2,6-Pyridine dicarboxylic acid (DPA) is considered one of the main anthrax biomarkers, and the detection of DPA is of great significance. This work presents a Zn(II)-based metal-organic framework (MOF) with the formula {[Zn 2 (2,6-NBC) 2 (vlpy)Zn(2,6-NBC)(vlpy) 0.5 ]·0.8(2,6-H 2 NBC)·H 2 O} n (1) assembled from 2,6-naphthalenedicarboxylic acid (2,6-H 2 NBC) and 4,4'-vinylenedipyridine (vlpy) for a photoluminescence sensor matrix for DPA detection. 1 features a 3D pillar-layer framework with nanopore sizes of ca. 13.165 Å × 12.731 Å, 12.725 Å × 11.018 Å and 13.114 Å × 13.165 Å along the three directions, occupied by lattice water and disordered 2,6-H 2 NBC molecules.

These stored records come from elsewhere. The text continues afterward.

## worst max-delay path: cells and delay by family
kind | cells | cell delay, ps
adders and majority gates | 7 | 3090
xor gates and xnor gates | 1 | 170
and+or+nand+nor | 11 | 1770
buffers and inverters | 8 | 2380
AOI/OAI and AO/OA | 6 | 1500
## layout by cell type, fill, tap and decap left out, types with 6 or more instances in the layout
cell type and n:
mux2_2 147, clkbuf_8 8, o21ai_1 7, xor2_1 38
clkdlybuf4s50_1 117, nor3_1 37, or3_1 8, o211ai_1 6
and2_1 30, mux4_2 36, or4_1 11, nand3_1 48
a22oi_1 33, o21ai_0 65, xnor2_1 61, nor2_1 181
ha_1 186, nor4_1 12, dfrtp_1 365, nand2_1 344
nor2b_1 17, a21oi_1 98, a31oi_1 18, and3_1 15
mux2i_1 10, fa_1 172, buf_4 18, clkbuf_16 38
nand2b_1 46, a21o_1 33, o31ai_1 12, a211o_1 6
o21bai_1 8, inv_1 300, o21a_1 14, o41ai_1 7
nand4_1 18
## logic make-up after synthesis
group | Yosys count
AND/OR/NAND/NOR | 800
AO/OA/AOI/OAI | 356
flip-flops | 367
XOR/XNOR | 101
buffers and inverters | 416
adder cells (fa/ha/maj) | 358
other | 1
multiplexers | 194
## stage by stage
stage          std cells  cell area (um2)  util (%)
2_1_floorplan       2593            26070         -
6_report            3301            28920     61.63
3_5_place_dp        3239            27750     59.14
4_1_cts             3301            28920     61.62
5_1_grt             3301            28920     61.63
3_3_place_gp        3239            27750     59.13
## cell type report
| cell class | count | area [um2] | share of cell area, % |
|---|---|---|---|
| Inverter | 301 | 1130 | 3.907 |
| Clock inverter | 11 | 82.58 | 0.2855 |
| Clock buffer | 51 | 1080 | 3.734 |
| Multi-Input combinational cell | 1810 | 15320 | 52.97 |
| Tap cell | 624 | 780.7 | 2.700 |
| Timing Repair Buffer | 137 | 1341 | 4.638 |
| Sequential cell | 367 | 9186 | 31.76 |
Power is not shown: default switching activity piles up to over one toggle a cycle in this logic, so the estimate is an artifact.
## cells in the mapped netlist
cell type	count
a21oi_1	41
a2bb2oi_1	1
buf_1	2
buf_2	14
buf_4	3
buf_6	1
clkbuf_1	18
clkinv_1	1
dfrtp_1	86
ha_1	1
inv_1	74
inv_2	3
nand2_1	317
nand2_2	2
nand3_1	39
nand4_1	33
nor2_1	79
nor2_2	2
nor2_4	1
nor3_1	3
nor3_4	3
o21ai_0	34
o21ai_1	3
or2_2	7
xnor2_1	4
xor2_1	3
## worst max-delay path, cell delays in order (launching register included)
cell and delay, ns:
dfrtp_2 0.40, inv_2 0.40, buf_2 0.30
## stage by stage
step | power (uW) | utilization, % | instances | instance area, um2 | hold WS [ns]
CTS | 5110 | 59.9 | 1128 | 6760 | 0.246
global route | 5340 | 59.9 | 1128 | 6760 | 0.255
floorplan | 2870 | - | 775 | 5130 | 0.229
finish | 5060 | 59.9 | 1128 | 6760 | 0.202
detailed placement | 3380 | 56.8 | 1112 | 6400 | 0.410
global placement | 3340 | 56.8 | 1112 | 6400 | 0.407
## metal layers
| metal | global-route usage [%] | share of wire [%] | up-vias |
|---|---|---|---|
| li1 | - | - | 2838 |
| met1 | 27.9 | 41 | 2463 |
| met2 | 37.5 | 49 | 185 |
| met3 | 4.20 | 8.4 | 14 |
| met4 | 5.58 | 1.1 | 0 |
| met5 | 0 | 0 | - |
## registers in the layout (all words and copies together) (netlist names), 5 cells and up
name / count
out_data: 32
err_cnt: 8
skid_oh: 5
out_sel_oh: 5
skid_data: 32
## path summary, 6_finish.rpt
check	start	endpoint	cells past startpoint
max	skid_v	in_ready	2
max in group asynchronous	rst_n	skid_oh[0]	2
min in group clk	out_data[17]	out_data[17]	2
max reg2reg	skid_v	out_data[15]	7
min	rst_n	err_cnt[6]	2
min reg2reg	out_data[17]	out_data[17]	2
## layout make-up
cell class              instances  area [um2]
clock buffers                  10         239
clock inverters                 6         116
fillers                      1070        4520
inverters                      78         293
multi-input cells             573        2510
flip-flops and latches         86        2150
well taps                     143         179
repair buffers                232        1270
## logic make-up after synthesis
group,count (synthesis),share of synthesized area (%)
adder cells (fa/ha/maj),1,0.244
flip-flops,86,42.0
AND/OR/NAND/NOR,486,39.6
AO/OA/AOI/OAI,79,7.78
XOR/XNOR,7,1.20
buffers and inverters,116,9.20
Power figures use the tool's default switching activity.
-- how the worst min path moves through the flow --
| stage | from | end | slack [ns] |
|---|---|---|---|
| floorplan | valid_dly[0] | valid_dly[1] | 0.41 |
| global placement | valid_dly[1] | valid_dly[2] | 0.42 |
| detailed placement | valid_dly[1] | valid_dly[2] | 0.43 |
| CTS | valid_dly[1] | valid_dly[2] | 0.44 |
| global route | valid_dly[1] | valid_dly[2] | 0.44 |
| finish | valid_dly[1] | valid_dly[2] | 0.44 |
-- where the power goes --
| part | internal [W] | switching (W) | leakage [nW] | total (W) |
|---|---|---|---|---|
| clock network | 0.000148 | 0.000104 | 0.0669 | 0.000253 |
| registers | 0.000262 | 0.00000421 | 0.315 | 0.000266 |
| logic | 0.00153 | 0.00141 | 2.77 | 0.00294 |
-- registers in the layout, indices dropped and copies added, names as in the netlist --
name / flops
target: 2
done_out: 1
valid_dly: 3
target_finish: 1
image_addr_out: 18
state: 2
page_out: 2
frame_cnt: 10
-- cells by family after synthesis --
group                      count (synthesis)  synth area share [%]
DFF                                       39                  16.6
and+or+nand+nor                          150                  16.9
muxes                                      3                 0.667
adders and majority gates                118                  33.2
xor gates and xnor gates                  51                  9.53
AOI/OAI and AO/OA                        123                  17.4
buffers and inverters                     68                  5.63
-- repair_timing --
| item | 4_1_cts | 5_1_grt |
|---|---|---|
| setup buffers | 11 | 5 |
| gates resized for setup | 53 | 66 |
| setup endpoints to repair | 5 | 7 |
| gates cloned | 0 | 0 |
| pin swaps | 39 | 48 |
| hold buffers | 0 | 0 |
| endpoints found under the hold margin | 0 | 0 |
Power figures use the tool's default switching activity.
`config.mk`:
```
export PLATFORM = sky130hd
export DESIGN_NAME = circle_scheduler
export DESIGN_NICKNAME = d
export VERILOG_FILES = /design/src/rtl/circle_pkg.sv /design/src/rtl/cmd_fifo.sv /design/src/rtl/circle_scheduler.sv
export SDC_FILE = /design/constraint.sdc
export NUM_CORES = 1
export LEC_CHECK = 0
export ABC_AREA = 1
export BUFFER_PORTS_ARGS = -buffer_cell sky130_fd_sc_hd__buf_4
export CORE_ASPECT_RATIO = 0.6
export CORE_UTILIZATION = 54
export CTS_BUF_LIST = sky130_fd_sc_hd__clkbuf_4 sky130_fd_sc_hd__clkbuf_8
export CTS_CLUSTER_SIZE = 12
export DETAILED_ROUTE_END_ITERATION = 8
export HOLD_SLACK_MARGIN = 0.08
export PLACE_DENSITY = 0.78
export REMOVE_ABC_BUFFERS = 1
export SLEW_MARGIN = 30
export SYNTH_ARGS = -nofsm -noshare
export SYNTH_HDL_FRONTEND = slang
export SYNTH_SLANG_ARGS = --single-unit
```
`constraint.sdc`:
```
create_clock -name CLOCK_50 -period 2.61 [get_ports CLOCK_50]
set_input_delay 0.783 -clock CLOCK_50 [delete_from_list [all_inputs] [get_ports CLOCK_50]]
set_output_delay 0.783 -clock CLOCK_50 [all_outputs]
set_load 0.02 [all_outputs]
```
`config.mk`:
```
export PLATFORM = sky130hd
export DESIGN_NAME = bus_cycle_ctrl
export DESIGN_NICKNAME = d
export VERILOG_FILES = /design/src/rtl/bus_cycle_ctrl.sv
export SDC_FILE = /design/constraint.sdc
export NUM_CORES = 1
export LEC_CHECK = 0
export ABC_AREA = 1
export CELL_PAD_IN_SITES_DETAIL_PLACEMENT = 0
export CELL_PAD_IN_SITES_GLOBAL_PLACEMENT = 1
export CORE_MARGIN = 1
export CORE_UTILIZATION = 34
export DETAILED_ROUTE_END_ITERATION = 10
export PLACE_DENSITY_LB_ADDON = 0.1
export SLEW_MARGIN = 10
export SYNTH_ARGS = -nofsm -noshare
export SYNTH_HDL_FRONTEND = slang
export SYNTH_SLANG_ARGS = --single-unit
```
`constraint.sdc`:
```
create_clock -name clk -period 3.2 [get_ports clk]
set_input_delay 0.48 -clock clk [delete_from_list [all_inputs] [get_ports clk]]
set_output_delay 0.48 -clock clk [all_outputs]
set_load 0.01 [all_outputs]
```
`src/rtl/bus_cycle_ctrl.sv`:
```
// bus_cycle_ctrl: runs one multiplexed-bus cycle (T1-T2-T3-[TW]-T4) per core request, with HOLD/HLDA bus arbitration.
// Latency: rsp_valid pulses 4 cycles after the req_ready cycle, plus one cycle per wait state (TW).
// Backpressure: req_ready only in IDLE with hold low; at least one IDLE cycle separates consecutive bus cycles.
//
// Optional feature macro: BUS_WAIT_TIMEOUT_EN. When defined, a cycle stuck for 16 consecutive wait
// states is forced to T4 with rsp_err=1 (reads return 16'hFFFF). When undefined, rsp_err is tied to 0.
//
// Ports
//   clk, rst                  clock; asynchronous active-low reset
//   req_valid/req_ready       core request handshake (req_ready is combinational, IDLE only)
//   req_we, req_io, req_bhe_n write / IO-space / high-byte-enable qualifiers of the request
//   req_addr, req_wdata       20-bit physical address, 16-bit write data
//   rsp_valid, rsp_rdata      one-cycle completion pulse; last read data (held across writes)
//   rsp_err                   timeout flag, only meaningful with rsp_valid
//   ad_o/ad_oe/ad_i           multiplexed address/data bus (drive, enable, sample)
//   as_o                      A19:16
//   ale, rd_n, wr_n, m_n, bhe_n, den_n, dt   bus strobes and status
//   rdy                       wait control from the addressed device
//   hold/hlda                 external bus request / grant

module bus_cycle_ctrl (
   input  logic        clk,
   input  logic        rst,
   // core request side
   input  logic        req_valid,
   input  logic        req_we,
   input  logic        req_io,
   input  logic        req_bhe_n,
   input  logic [19:0] req_addr,
   input  logic [15:0] req_wdata,
   output logic        req_ready,
   // core response side
   output logic        rsp_valid,
   output logic [15:0] rsp_rdata,
   output logic        rsp_err,
   // bus side
   output logic [15:0] ad_o,
   output logic        ad_oe,
   input  logic [15:0] ad_i,
   output logic [3:0]  as_o,
   output logic        ale,
   output logic        rd_n,
   output logic        wr_n,
   output logic        m_n,
   output logic        bhe_n,
   output logic        den_n,
   output logic        dt,
   input  logic        rdy,
   input  logic        hold,
   output logic        hlda
);

   typedef enum logic [2:0] {
      IDLE = 3'd0,
      T1   = 3'd1,
      T2   = 3'd2,
      T3   = 3'd3,
      TW   = 3'd4,
      T4   = 3'd5,
      HOLD = 3'd6
   } state_t;

   state_t      state;
   logic [15:0] wdata_q;    // write data, driven in T2
   logic        we_q;       // direction of the cycle in flight
   logic        timeout;    // forces T3/TW -> T4 when the wait limit is hit

   // Accept only in IDLE and only while nobody is asking for the bus.
   // Gated by rst so req_ready reads 0 while reset is held.
   assign req_ready = rst && (state == IDLE) && req_valid && !hold;

`ifdef BUS_WAIT_TIMEOUT_EN
   // wait_cnt counts TW cycles already spent with rdy low; the 16th such
   // TW (wait_cnt == 15) ends the cycle with an error instead of waiting on.
   logic [3:0] wait_cnt;
   logic       err_q;

   assign timeout = (state == TW) && !rdy && (wait_cnt == 4'hF);

   always_ff @(posedge clk or negedge rst) begin
      if (!rst) begin
         wait_cnt <= 4'd0;
         err_q    <= 1'b0;
      end else begin
         // timeout is only true on the TW->T4 edge, so err_q is high only in T4
         err_q <= timeout;
         if (state == T2)
            wait_cnt <= 4'd0;
         else if ((state == TW) && !rdy)
            wait_cnt <= wait_cnt + 4'd1;
      end
   end

   assign rsp_err = err_q;
`else
   assign timeout = 1'b0;
   assign rsp_err = 1'b0;
`endif

   // State and all bus/response outputs are registered together, so every
   // strobe changes on the edge that enters the corresponding T-state.
   always_ff @(posedge clk or negedge rst) begin
      if (!rst) begin
         state     <= IDLE;
         wdata_q   <= 16'h0000;
         we_q      <= 1'b0;
         ad_o      <= 16'h0000;
         ad_oe     <= 1'b0;
         as_o      <= 4'h0;
         ale       <= 1'b0;
         rd_n      <= 1'b1;
         wr_n      <= 1'b1;
         den_n     <= 1'b1;
         m_n       <= 1'b1;
         bhe_n     <= 1'b1;
         dt        <= 1'b0;
         hlda      <= 1'b0;
         rsp_valid <= 1'b0;
         rsp_rdata <= 16'h0000;
      end else begin
         rsp_valid <= 1'b0;

         case (state)
            IDLE: begin
               if (hold) begin
                  // hold beats a simultaneous request
                  state <= HOLD;
                  hlda  <= 1'b1;
                  ad_oe <= 1'b0;
                  ale   <= 1'b0;
                  rd_n  <= 1'b1;
                  wr_n  <= 1'b1;
                  den_n <= 1'b1;
               end else if (req_valid) begin
                  // Address phase outputs are loaded directly from the request;
                  // ad_o/as_o/bhe_n/m_n/dt then hold the latched cycle attributes.
                  state   <= T1;
                  wdata_q <= req_wdata;
                  we_q    <= req_we;
                  ale     <= 1'b1;
                  ad_oe   <= 1'b1;
                  ad_o    <= req_addr[15:0];
                  as_o    <= req_addr[19:16];
                  bhe_n   <= req_bhe_n;
                  m_n     <= req_io;
                  dt      <= req_we;
               end
            end

            T1: begin
               state <= T2;
               ale   <= 1'b0;
               den_n <= 1'b0;
               if (we_q) begin
                  // write keeps driving the bus, now with data
                  ad_o <= wdata_q;
                  wr_n <= 1'b0;
               end else begin
                  // read turns the bus around for the device
                  ad_oe <= 1'b0;
                  rd_n  <= 1'b0;
               end
            end

            T2: begin
               state <= T3;
            end

            T3, TW: begin
               if (rdy || timeout) begin
                  state     <= T4;
                  rd_n      <= 1'b1;
                  wr_n      <= 1'b1;
                  den_n     <= 1'b1;
                  ad_oe     <= 1'b0;
                  rsp_valid <= 1'b1;
                  // writes leave the last read value untouched
                  if (!we_q)
                     rsp_rdata <= timeout ? 16'hFFFF : ad_i;
               end else begin
                  state <= TW;
               end
            end

            T4: begin
               // always pass through IDLE before the next T1
               state <= IDLE;
            end

            HOLD: begin
               if (!hold) begin
                  state <= IDLE;
                  hlda  <= 1'b0;
               end
            end

            default: begin
               state <= IDLE;
            end
         endcase
      end
   end

endmodule

```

The obtained 1 can be used as a turn-on fluorescence sensor for the detection of DPA with high selectivity, excellent sensitivity and recyclability. The luminescence of 1 demonstrates an obvious color change from blue to purplish blue as the DPA concentration rises. Furthermore, a linear correlation is presented between the fluorescence and a low DPA concentration of 0-0.3 mM, and the detection limit can reach as low as 128 nM, much lower than that of an infectious dose to a human of anthrax spores (60 μM). A fluorescence test paper is fabricated to detect DPA rapidly through color change. DFT calculations indicate the intermolecular photoinduced electron-transfer transition and hydrogen-bonding interaction between DPA molecules and the skeleton of 1 induces the "turn-on" fluorescence sensing of DPA behavior.